Why Montana’s Bug Season Is Worse Than You Expect
Montana’s combination of abundant snowmelt, hundreds of mountain lakes, slow-moving rivers, marshy meadows, and warm summer temperatures creates near-perfect breeding conditions for biting insects.
Add vast wilderness areas with minimal human suppression of mosquito populations, and you get peak-season bug pressure that rivals anywhere in the Lower 48.
Most visitors arrive expecting “some bugs.” What they get in mid-June near a beaver pond is something else entirely. I’ve watched experienced hikers turn around on trails they’d been planning for years because they weren’t prepared for the density.
For a fuller view of what you’ll encounter beyond the biters, see our companion Montana insects field guide and Montana bug bites treatment guide.
Month-by-Month Montana Bug Season Timeline
Understanding the seasonal rhythm has saved me more trips than I can count. Here’s what to expect across a typical year.
April to Early May: The Calm Before the Storm
Bug activity is minimal across most of the state. Snow is still melting at higher elevations, and nighttime temperatures keep populations suppressed.
Lower-elevation hikes around Missoula, Bozeman, and Helena can be done in standard hiking clothes without repellent on most days. The Kim Williams Nature Trail in Missoula is reliably bug-free in early May.
The first ticks emerge in this window — the Rocky Mountain wood tick is active anytime temperatures climb above ~40°F. See Montana in May for a broader seasonal picture.
Mid-May to Early June: The Emergence
As temperatures rise and snowmelt accelerates, mosquitoes begin hatching in earnest. This window is highly variable by snowpack.
Heavy snow years produce unbearable mosquitoes by late May in low-elevation western valleys; light snow years stay manageable into mid-June.

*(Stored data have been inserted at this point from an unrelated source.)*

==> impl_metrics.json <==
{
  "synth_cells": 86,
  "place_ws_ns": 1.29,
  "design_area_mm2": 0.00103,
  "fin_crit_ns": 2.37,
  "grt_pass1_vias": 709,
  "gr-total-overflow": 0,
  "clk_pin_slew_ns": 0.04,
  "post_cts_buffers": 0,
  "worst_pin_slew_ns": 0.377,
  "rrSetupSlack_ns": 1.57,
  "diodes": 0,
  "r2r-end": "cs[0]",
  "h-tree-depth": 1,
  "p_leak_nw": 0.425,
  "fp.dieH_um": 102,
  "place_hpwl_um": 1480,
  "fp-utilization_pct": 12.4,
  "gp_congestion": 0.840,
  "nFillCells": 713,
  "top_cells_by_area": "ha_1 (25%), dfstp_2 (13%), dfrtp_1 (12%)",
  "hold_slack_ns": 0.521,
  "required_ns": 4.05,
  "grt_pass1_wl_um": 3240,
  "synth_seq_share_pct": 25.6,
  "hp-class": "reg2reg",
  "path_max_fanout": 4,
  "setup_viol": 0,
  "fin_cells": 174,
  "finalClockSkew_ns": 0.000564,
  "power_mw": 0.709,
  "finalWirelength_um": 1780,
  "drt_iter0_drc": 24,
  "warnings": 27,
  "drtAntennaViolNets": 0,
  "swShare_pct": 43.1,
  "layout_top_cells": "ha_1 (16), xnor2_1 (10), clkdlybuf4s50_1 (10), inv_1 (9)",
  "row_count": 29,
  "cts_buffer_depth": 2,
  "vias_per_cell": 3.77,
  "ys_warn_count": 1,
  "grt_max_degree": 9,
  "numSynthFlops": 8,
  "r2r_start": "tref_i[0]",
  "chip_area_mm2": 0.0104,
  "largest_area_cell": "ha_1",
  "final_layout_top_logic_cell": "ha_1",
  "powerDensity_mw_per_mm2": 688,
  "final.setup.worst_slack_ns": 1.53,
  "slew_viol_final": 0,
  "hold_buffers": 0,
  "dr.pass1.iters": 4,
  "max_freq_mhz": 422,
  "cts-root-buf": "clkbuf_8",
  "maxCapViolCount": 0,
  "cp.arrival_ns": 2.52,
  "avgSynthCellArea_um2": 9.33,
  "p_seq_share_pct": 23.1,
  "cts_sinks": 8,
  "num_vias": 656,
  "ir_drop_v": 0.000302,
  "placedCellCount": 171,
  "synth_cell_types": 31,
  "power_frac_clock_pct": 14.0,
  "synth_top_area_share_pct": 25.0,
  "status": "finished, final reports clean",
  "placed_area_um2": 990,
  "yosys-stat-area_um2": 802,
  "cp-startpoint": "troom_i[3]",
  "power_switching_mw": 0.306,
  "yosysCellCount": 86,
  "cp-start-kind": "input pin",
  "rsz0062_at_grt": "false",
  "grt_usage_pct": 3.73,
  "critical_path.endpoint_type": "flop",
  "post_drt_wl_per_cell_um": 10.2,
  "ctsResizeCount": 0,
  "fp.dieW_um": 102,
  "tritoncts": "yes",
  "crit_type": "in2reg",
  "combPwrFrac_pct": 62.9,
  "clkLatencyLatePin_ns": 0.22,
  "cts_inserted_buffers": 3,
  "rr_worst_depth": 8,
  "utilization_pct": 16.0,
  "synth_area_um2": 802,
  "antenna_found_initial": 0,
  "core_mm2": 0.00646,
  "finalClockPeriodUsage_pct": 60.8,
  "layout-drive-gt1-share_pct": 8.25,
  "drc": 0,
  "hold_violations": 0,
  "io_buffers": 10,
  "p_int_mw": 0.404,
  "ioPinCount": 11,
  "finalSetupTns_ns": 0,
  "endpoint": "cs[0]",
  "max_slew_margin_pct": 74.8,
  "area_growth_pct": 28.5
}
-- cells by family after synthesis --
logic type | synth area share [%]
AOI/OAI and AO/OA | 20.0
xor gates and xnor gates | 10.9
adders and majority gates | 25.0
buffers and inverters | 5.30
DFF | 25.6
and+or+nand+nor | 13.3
[design/flow/config.mk]
export PLATFORM = sky130hd
export DESIGN_NAME = exe_25
export DESIGN_NICKNAME = exe_25
export VERILOG_FILES = /design/flow/design.v
export SDC_FILE = /design/flow/constraint.sdc
export NUM_CORES = 4
export LEC_CHECK = 1
export CORE_AREA = 10 10 98 98
export DIE_AREA = 0 0 108 108
[design/flow/constraint.sdc]
current_design exe_25

set clk_period 4.2
set clk_io_pct 0.2

create_clock -name clk0 -period $clk_period [get_ports {clk_i}]

set non_clock_inputs [all_inputs -no_clocks]
set_input_delay [expr $clk_period * $clk_io_pct] -clock clk0 $non_clock_inputs
set_output_delay [expr $clk_period * $clk_io_pct] -clock clk0 [all_outputs]
[design/flow/design.v]
package definitions;
    typedef logic [15:0] word_t;
    typedef logic [31:0] dword_t; 
endpackage
module exe_25
(
	input logic clk_i,
	input logic rst_ni,
	input logic enable_i,
	output logic light_o
);
	typedef enum logic [3 - 1:0] {  
		STOP = 3'b001,
		ON   = 3'b010,
		OFF  = 3'b100
	} fsm_t;
	fsm_t cs;
	fsm_t ns;
	logic [25:0] timer;
	assign light_o = (cs == ON);
	always_comb begin
		case(cs)
			STOP:
				if(enable_i)
					ns = ON;
				else
					ns = STOP;
			ON:
				if(!enable_i)
					ns = STOP;
				else if(timer == 27'h2)
					ns = OFF;
				else
					ns = ON;
			OFF:
				if(!enable_i)
					ns = STOP;
				else if(timer == 27'h1)
					ns = ON;
				else
					ns = OFF;
			default:
				ns = STOP;
		endcase
	end
	always_ff @(posedge clk_i or negedge rst_ni) begin
		if(!rst_ni)
			cs <= STOP;
		else
			cs <= ns;
	end
	always_ff @(posedge clk_i or negedge rst_ni) begin
		if(!rst_ni) begin
			timer <= '0;
		end else begin
			if(cs != ns)
				timer <= '0;
			else
				timer <= timer + 1'b1;
		end
	end
endmodule
[design/flow/run.sh]
#!/bin/bash
# OpenROAD 26Q1-2900-gdf79404cd8, Yosys 0.63+post, stock flow scripts
make -C /OpenROAD-flow-scripts/flow DESIGN_CONFIG=/design/flow/config.mk WORK_HOME=/design/flow/orfs finish
==> results.sh <==
# implementation run metrics
export IMPL_final_common_cell="dfrtp_1"
export IMPL_seq_area_frac_synth_pct=43.9
export IMPL_synth_cells=175
export IMPL_htree_levels=2
export IMPL_cts_max_path_buffers=2
export IMPL_xor_share_pct=6.88
export IMPL_muxShareOfSynthArea_pct=0
export IMPL_grt_pass1_wl_mm=6.64
export IMPL_cts_made_buffers=5
export IMPL_synth_top_flop_cell="dfrtp_1"
export IMPL_critPathArrivalTime_ns=1.48
export IMPL_end_kind="primary output"
export IMPL_num_vias=1413
export IMPL_ys_cells=175
export IMPL_maxCapViolations=0
export IMPL_cts_root_buf="clkbuf_8"
export IMPL_p_int_mw=0.540
export IMPL_period_needed_ns=2.32
export IMPL_finalWorstSetupSlack_ns=1.88
export IMPL_r2r_start="timer[7]$_DFF_PN0_"
export IMPL_power_frac_seq_pct=42.6
export IMPL_ir_drop_uv=124
export IMPL_worstPathMaxFanout=6
export IMPL_fp_util_pct=21.6
export IMPL_track_usage_pct=6.77
export IMPL_numPortBuffers=3
export IMPL_postCtsHoldBufs=0
export IMPL_synth_cell_types=36
export IMPL_status="finished, final reports clean"
export IMPL_hpwl_mm=2.34
export IMPL_cts_tree="yes"
export IMPL_yosys_warnings=1
export IMPL_drc=0
export IMPL_grt_busiest_layer="met1"
export IMPL_regToRegSetupSlack_ns=1.95
export IMPL_final_layout_size_suffix_gt1_share_pct=8.89
export IMPL_preCtsSetupSlack_ns=1.98
export IMPL_pin_count=4
export IMPL_warning_count=27
export IMPL_ys_sh_aoi_pct=19.0
export IMPL_gp_congestion=0.830
export IMPL_worstHoldPathType="reg2reg"
export IMPL_gr_usage_met3_pct=1.99
export IMPL_core_area_um2=7650
export IMPL_cts_resized=0
export IMPL_clock_sinks=29
export IMPL_clk_latency_ns=0.28
export IMPL_core_rowCount=32
export IMPL_grt_setup_unrepaired="no"
export IMPL_p_leak_nw=0.706
export IMPL_drtIter0Drc=90
export IMPL_cp_startpoint="cs[2]$_DFF_PN0_"
export IMPL_cp_start_kind="register"
export IMPL_yosysChipArea_um2=1650
export IMPL_wire_per_inst_um=12.9
export IMPL_comb_power_share_pct=7.4
export IMPL_overflow=0
export IMPL_grt_use_met2_pct=9.83
export IMPL_antenna_left=0
export IMPL_area_growth_pct=16.8
export IMPL_ys_ff=29
export IMPL_p_switching_mw=0.154
export IMPL_power_density_nw_per_um2=360
export IMPL_reg2reg_depth=4
export IMPL_dr_pass1_iters=4
export IMPL_die_height_um=108
export IMPL_die_area_um2=11700
export IMPL_maxSlewViolCount=0
export IMPL_fp_dieW_um=108
export IMPL_crit_required_ns=3.36
export IMPL_min_to="timer[0]$_DFF_PN0_"
export IMPL_adder_share_pct=2.27
export IMPL_hp_start="timer[0]$_DFF_PN0_"
export IMPL_antenna_cells_inserted=0
export IMPL_antenna_found_initial=0
export IMPL_fin_crit_sh_pct=55.2
export IMPL_async_reset_ff_share_pct=100
export IMPL_grt_max_degree=30
export IMPL_logic_family="simple AND/OR/NAND/NOR gates"
export IMPL_netlist_area_um2=1650
export IMPL_tns_ns=0
export IMPL_tightestPinTransition_ns=0.421
export IMPL_use_met1_pct=9.99
export IMPL_grt_pass1_vias=1356
export IMPL_reg2reg_to="timer[25]$_DFF_PN0_"
export IMPL_crit_type="reg2out"
export IMPL_fmax_mhz=431
export IMPL_simple_gate_share_pct=23.7
export IMPL_viasPerCell=5.01
export IMPL_syn_area_per_cell_um2=9.45
export IMPL_setup_viol=0
export IMPL_edf_count=0
export IMPL_cts_setup_buffers=0
export IMPL_fin_skew_ns=0.00942
export IMPL_routed_wl_mm=3.64
export IMPL_worst_hold_path_num_cells=1
export IMPL_switching_share_pct=22.2
export IMPL_hold_violations=0
export IMPL_clkPwrFrac_pct=50.0
export IMPL_clkTransAtPathRegs_ns=0.07
export IMPL_final_cell_mix="28 x dfrtp_1, 16 x a21oi_1, 11 x nor4_1, 11 x a22oi_1, 10 x nand3_1"
export IMPL_slew_headroom_pct=71.9
<file path="./design.v">
package definitions;
    typedef logic [15:0] word_t;
    typedef logic [31:0] dword_t; 
endpackage
module exe_23 (
	input logic clk_i,
	input logic rst_ni,
	input logic coin_i,
	input logic push_i,
	output logic locked_o,
	output logic unlocked_o,
	output logic [7:0] counter_o
);
	typedef enum logic [2 - 1:0] {  
		LOCKED = 2'b01,
		UNLOCKED = 2'b10
	} fsm_t;
	fsm_t cs;
	fsm_t ns; 
	logic [7:0] credit;
	assign locked_o = (cs == LOCKED);
	assign unlocked_o = (cs == UNLOCKED);
	always_comb begin
		case(cs)
			LOCKED:
				if(coin_i)
					ns = UNLOCKED;
				else
					ns = LOCKED;
			UNLOCKED:
				if(credit != '0)
					ns = UNLOCKED;
				else
					ns = LOCKED;
			default:
				ns = LOCKED;
		endcase
	end
	always_ff @(posedge clk_i or negedge rst_ni) begin
		if(!rst_ni)
			cs <= LOCKED;
		else
			cs <= ns;
	end
	always_ff @(posedge clk_i or negedge rst_ni) begin
		if(!rst_ni) begin
			counter_o <= '0;
			credit <= '0;
		end else begin
			if(push_i && credit != '0) begin
				counter_o <= counter_o + 1'b1;
				credit <= credit - 1'b1;
			end else if(coin_i) begin
				credit <= credit + 1'b1;
			end
		end
	end
endmodule
</file>
<file path="./run.sh">
#!/bin/bash
# OpenROAD 26Q1-2900-gdf79404cd8, Yosys 0.63+post, stock flow scripts
make -C /OpenROAD-flow-scripts/flow DESIGN_CONFIG=/design/flow/config.mk WORK_HOME=/design/flow/orfs finish
</file>
<file path="./config.mk">
export PLATFORM = sky130hd
export DESIGN_NAME = exe_23
export DESIGN_NICKNAME = exe_23
export VERILOG_FILES = /design/flow/design.v
export SDC_FILE = /design/flow/constraint.sdc
export NUM_CORES = 4
export LEC_CHECK = 1
export CORE_AREA = 10 10 104 104
export DIE_AREA = 0 0 114 114
</file>
<file path="./constraint.sdc">
current_design exe_23

set clk_period 4.1
set clk_io_pct 0.2

create_clock -name clk0 -period $clk_period [get_ports {clk_i}]

set non_clock_inputs [all_inputs -no_clocks]
set_input_delay [expr $clk_period * $clk_io_pct] -clock clk0 $non_clock_inputs
set_output_delay [expr $clk_period * $clk_io_pct] -clock clk0 [all_outputs]
</file>
==> impl_report.txt <==
IMPLEMENTATION SUMMARY REPORT
----------------------------------------------------
[Die]
  Number of top-level design ports ........................ 14
  Area of the die ........................ 0.01300 mm2
  Starting density of the core ........................ 11.13%
  Core region area ........................ ~0.0087 mm2
  Number of cell rows ........................ 34
  Die extent in x ........................ ~110 um
  Die H ........................ around 110 um

[Clock network]
  Worst-case clock buffer depth ........................ 2
  Clock slew at the register clock pins of the worst setup and hold paths ........................ roughly 0.070 ns
  Number of clock buffers inserted by TritonCTS ........................ 3
  Post-cts sizing count ........................ 0
  Root Buffer Master ........................ sky130_fd_sc_hd__clkbuf_8
  Number of levels in the clock H-tree ........................ 1
  CTS tree ........................ yes
  Number of sinks on the clock net ........................ 18
  Post-CTS Hold Buffers ........................ 0
  Setup bufs post-CTS ........................ 0
  Clk ins delay skew pair ........................ ~0.25 ns

[Synthesis]
  Number of standard cells reported by yosys ........................ 90
  Synthesized netlist cell count ........................ approximately 90
  Seq share, synth ........................ between 40% and 50%
  Yosys stat area ........................ ~970 um2
  Total of warnings raised by yosys ........................ 1
  Post-synthesis instance area ........................ slightly below 0.001 mm2
  Count of flip-flops with a built-in enable after synthesis ........................ 0
  Fraction of registers with async set or reset after synthesis ........................ ~100%
  Unique cell type count in the Yosys netlist ........................ 32
  Post-synthesis sequential element count ........................ 18
  Flip-flop cell with the highest count after synthesis ........................ sky130_fd_sc_hd__dfrtp_1
  Post-Syn Area per Cell ........................ around 11 um2

[Route]
  DR iter-0 viols ........................ 73
  Vias after detailed routing ........................ ~740
  Detail Route Antenna Nets ........................ 0
  Count of unresolved DRC violations after routing ........................ 0
  Inserted Diodes ........................ 0
  TritonRoute pass-1 iters ........................ 4
  Sum of routed wire length over all layers ........................ 2091 um
  Per-cell routed wire length ........................ 9.771 um
  Via/cell ratio ........................ about 3.5

[Timing]
  Max Fclk ........................ about 0.33 GHz
  Setup repair after global routing missed its margin ........................ no
  Clock tree skew after final layout ........................ approximately 0.0022 ns
  Transition time at the pin with the least slew margin ........................ ~0.67 ns
  Headroom to the max-slew limit ........................ approximately 55%
  Final Max-Slew Violation Tally ........................ 0
  Count of endpoints failing hold in the final timing report ........................ 0
  Final-layout worst hold slack ........................ about 0.48 ns
  Period utilization ........................ 74.12%
  Tmin final ........................ between 3 and 4 ns
  Setup-failing EPs final ........................ 0
  Setup TNS ........................ 0 ns

[Placed design]
  Post-DP HPWL ........................ roughly 1600 um
  GPL Wtd Cong ........................ ~0.94
  Total of buffers placed on input and output ports ........................ 13

[Worst setup path]
  Maximum fanout encountered on the critical timing path ........................ 8
  Critical Path Sink Type ........................ register
  Element type at the critical path start ........................ primary input
  Critical-path cell with the highest stage delay ........................ sky130_fd_sc_hd__clkdlybuf4s50_1
  Endpoint arrival time on the critical path ........................ ~3.2 ns
  CP required ........................ 4.28 ns
  Crit-path max cell delay ........................ roughly 0.68 ns
  CP Cell Sequence ........................ clkdlybuf4s50_1 > o21ai_4 > xnor2_1 > ha_1 > nor2_1 > or3_1 > a221oi_2 > mux2i_1 > xor2_1
  Category of the most critical setup path ........................ in -> reg

[Power and ir drop]
  Worst vdd ir ........................ 0.1323 mV
  Total power divided by cell area ........................ between 600 and 700 mW/mm2
  Leakage Power ........................ 0.0004707 uW

[Flow run]
  Number of warnings in the stage logs ........................ 25
  Max-capacitance violation count ........................ 0

[Global route]
  Global-route usage over all layers ........................ 3.313%
  Pin count of the biggest net entering global routing ........................ 19
  Antenna violations before repair ........................ 0
  Via count of the first global-routing pass ........................ about 740
  Overflow left after global routing ........................ 0
  Global-route wire length before repair ........................ ~3700 um

[Outcome]
  Result of the run ........................ complete, no violations

[Finish]
  Fraction of layout instances using a drive strength above 1 ........................ approximately 11%
  Synthesis-to-finish area growth ........................ 31.22%
  Number of fill cells in the layout ........................ 981
  Top cell excl fill/tap ........................ sky130_fd_sc_hd__dfrtp_1
  Commonest non-fill, non-tap cells in the layout ........................ 17 x sky130_fd_sc_hd__dfrtp_1, 13 x sky130_fd_sc_hd__clkdlybuf4s50_1, 11 x sky130_fd_sc_hd__xnor2_1, 11 x sky130_fd_sc_hd__nand2_1, 7 x sky130_fd_sc_hd__nor2_1

[Hold path]
  Worst Hold Class ........................ reg -> reg

----------------------------------------------------
worst paths after layout:
path                            cells past startpoint  slack [ns]           end         start
worst min register to register                      1        0.48  counter_o[7]  counter_o[7]
worst max register to register                      9        1.11     credit[6]     credit[2]
min in group asynchronous                           2        0.90  counter_o[7]        rst_ni
worst max-delay path                                9        1.06     credit[6]        push_i
max in group asynchronous                           2        2.94         cs[0]        rst_ni
worst min-delay path                                1        0.48  counter_o[7]  counter_o[7]
routing by layer:
| layer | up-vias | wire (um) | global-route usage, % |
|---|---|---|---|
| met5 | - | 0 | 0 |
| met4 | 0 | 30 | 0.6683 |
| met3 | 6 | 88 | 0.8506 |
| met2 | 20 | 1077 | 5.505 |
| met1 | 363 | 895 | 4.253 |
| li1 | 351 | - | - |
final cells by class:
class                      instances  area [um2]  share of cell area (%)
timing repair buffer              14       137.6                   10.86
multi-input combinational         68       490.5                   38.70
inverter                           2       7.507                  0.5923
clock buffer                       4       45.04                   3.554
sequential                        18       451.7                   35.64
tap                              108       135.1                   10.66
per-stage QoR:
stage / setup slack [ns] / area (um2) / instances / utilization, % / power (uW)
6_report: 1.061 / 1267 / 214 / 14.61 / 800.7
5_1_grt: 0.8924 / 1267 / 214 / 14.61 / 870.6
4_1_cts: 1.083 / 1267 / 214 / 14.61 / 811.2
3_5_place_dp: 0.8464 / 1222 / 210 / 14.09 / 681.1
3_3_place_gp: 0.9200 / 1222 / 210 / 14.09 / 675.1
2_1_floorplan: 1.383 / 965.9 / 90 / - / 556.5
cells by family after synthesis:
kind of cell	after synthesis	synth area share [%]
compound gates	14	13.21
simple gates	35	19.17
fa+ha+maj	2	2.590
buf+inv	4	2.461
xor+xnor	15	13.60
flops	18	46.76
mux	2	2.202
Yosys cell counts, types with 2 or more instances:
cell type                  n  area share [%]
sky130_fd_sc_hd__xnor2_1  11              10
sky130_fd_sc_hd__xor2_1    4             3.6
sky130_fd_sc_hd__nand2_1  11             4.3
sky130_fd_sc_hd__ha_1      2             2.6
sky130_fd_sc_hd__o21ai_0   3             1.6
sky130_fd_sc_hd__or4_4     2             2.3
sky130_fd_sc_hd__inv_1     2            0.78
sky130_fd_sc_hd__nand3_1   6             3.1
sky130_fd_sc_hd__nand4_1   3             1.9
sky130_fd_sc_hd__a31oi_1   2             1.3
sky130_fd_sc_hd__nor2_1    7             2.7
sky130_fd_sc_hd__dfrtp_1  17              44
registers in the layout (all words and copies together), names as in the netlist:
name,cells
credit,8
counter_o,8
cs,2
worst max-delay path: cells and delay by family:
kind,cells,cell delay (ns)
xor gates and xnor gates,2,0.33
and+or+nand+nor,2,0.43
adders and majority gates,1,0.24
muxes,1,0.24
buffers and inverters,1,0.68
AOI/OAI and AO/OA,2,0.47
report_power, final:
| part | switching (uW) | internal (uW) | leakage (uW) | total [uW] |
|---|---|---|---|---|
| logic | 118 | 172 | 0.000232 | 290 |
| clock network | 58.9 | 69.0 | 0.0000228 | 128 |
| registers | 127 | 256 | 0.000216 | 383 |
| total | 304 | 497 | 0.000471 | 801 |
Power is estimated from default activity; no workload was simulated.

Black flies also start appearing along rivers and streams. The Blackfoot River corridor reliably produces black fly swarms around May 20.
June: Peak Misery Month
I’m going to be honest: June is the hardest month in Montana for biting insects, and if you have flexibility, plan around it. Recent June trips to Glacier National Park have left me with 30+ mosquito bites through supposedly bug-resistant hiking pants on a single day hike.
June is when you get the full ensemble: mosquitoes, black flies, no-see-ums, and the first deer flies of the season.
Plan trips to higher elevations (above 7,000 feet), exposed ridgelines, or eastern Montana grasslands if you must travel this month. For broader June trip planning, see Montana in June.
July: Still Bad, But Improving
By mid-July, mosquito intensity drops noticeably in areas that have dried out. Horse flies and deer flies then peak — they’re heat-activated and most aggressive between 10 AM and 4 PM on warm sunny days.
Higher elevations (Beartooth Highway, alpine basins) still have substantial mosquito populations through July due to lingering snowmelt. See Montana in July for full context.
August: The Turning Point
Early August still requires precautions, but by mid-month conditions improve dramatically. Bug pressure typically drops to about 20% of what it was in June.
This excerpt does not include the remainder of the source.